VINEGAR TO VISUALIZE BLOOD
As described in inquest records, coroners assistants of the Chosŏn Dynasty utilized vinegar to aid in the visualization of blood on both corpses and weapons:19 "The examination of the body began with observation of the corpse in its dry condition. After that, the inquest officials washed the corpse and used various “inquest materials” (pŏmmul), such as lees and vinegar, which were sprinkled over the body as aids to make injuries more visible (Kim & Kim pg. 16)."

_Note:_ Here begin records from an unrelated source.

[src/rtl/write_rw_pkg.sv]
// Shared types, register map and helpers for the RW write-back stage.
// The optional statistics block is enabled by defining WRITE_RW_STATS_EN.
package write_rw_pkg;

  localparam int THREAD_W  = 4;
  localparam int RW_ARSIZE = 2;

  localparam logic [15:0] RW_BASE_ADDR       = 16'h0000;
  localparam logic [15:0] RW_WRITE_ERR       = 16'h0004;
  localparam logic [15:0] RW_WRITE_STAT_BASE = 16'h0010;

  typedef logic [THREAD_W-1:0] thread_id_t;
  typedef logic [THREAD_W-1:0] id_t;
  typedef logic [7:0]          cq_slice_slot_t;

  typedef struct packed {
    logic [31:0] ts;
    logic [15:0] locale;
    logic [7:0]  ttype;
  } task_t;

  typedef struct packed {
    task_t          task_desc;
    cq_slice_slot_t cq_slot;
    thread_id_t     thread;
    logic [31:0]    object;
    logic [31:0]    cache_addr;
  } rw_write_t;

  typedef struct packed {
    logic        wvalid;
    logic [15:0] waddr;
    logic [31:0] wdata;
    logic        arvalid;
    logic [15:0] araddr;
  } reg_bus_t;

  typedef struct packed {
    logic        rvalid;
    logic [31:0] rdata;
  } reg_rsp_t;

  function automatic logic [31:0] sat_inc(input logic [31:0] v);
    return (v == '1) ? v : v + 32'd1;
  endfunction

endpackage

Red blood cells are filled with the protein hemoglobin, which is able to capture oxygen and carbon dioxide, and then release the gases where our bodies need.12 When the iron-containing hemoglobin proteins react with an acid, a highly pigmented, dark brown form of heme called acid hematin is produced.13 This transformation of hemoglobin into acid hematin is the basis of using vinegar to visualize blood. When sprayed with acidic vinegar, blood darkens in color and becomes visible, revealing bruises and blood spots not previously visible. An interesting, more modern application of this phenomenon is Sahli’s method for hemoglobin estimation, developed by Hermann Sahli in 1933 (Figure 7).1314 Blood could be added to a glass tube within a device called a hemoglobinometer, and mixed with hydrochloric acid to form acid hematin. The darkly pigmented acid hematin could then be diluted until it matches the color of brown glass planes in the device. Because the color of the solution corresponds with the concentration of hemoglobin, the volume of the diluted blood could be used to calculate hemoglobin concentration.13
Forensic scientists Yun Sik Nam, Sung-Ok Won, and Kang-Bong Lee also experimented with the efficacy of vinegar to reveal blood. They replicated a method from a reference book on forensic investigation written in 1440 C.E. The book, used in Chosŏn Korea, describes how to reveal trace amounts of blood on a washed murder weapon with vinegar.9 The investigators added several drops of cow’s blood to a kitchen knife and then washed it with distilled water until it was no longer visible. They then heated the knife for one minute in a charcoal firepot, and sprayed the weapon with a 15% vinegar solution, as described in the forensic reference book. To their amazement, the brownish-red color of acid hematin became visible, and the bloodstains on the knife were revealed!9 These results were not observed with a control knife. Using vinegar in this way is very similar to the usage of luminol and other fluorescent compounds in modern forensics. Luminol reacts with hemoglobin, just like vinegar, but instead of turning brown like acid hematin, luminol fluoresces blue to appear like a glowstick (Figure 8)1516. The fluorescence can be easily observed for about a minute under dark conditions. Thanks to science and the experiments of forensic scientists, I can argue that the usage of silver and vinegar by coroners assistants of the Chosŏn Dynasty was sound and efficacious.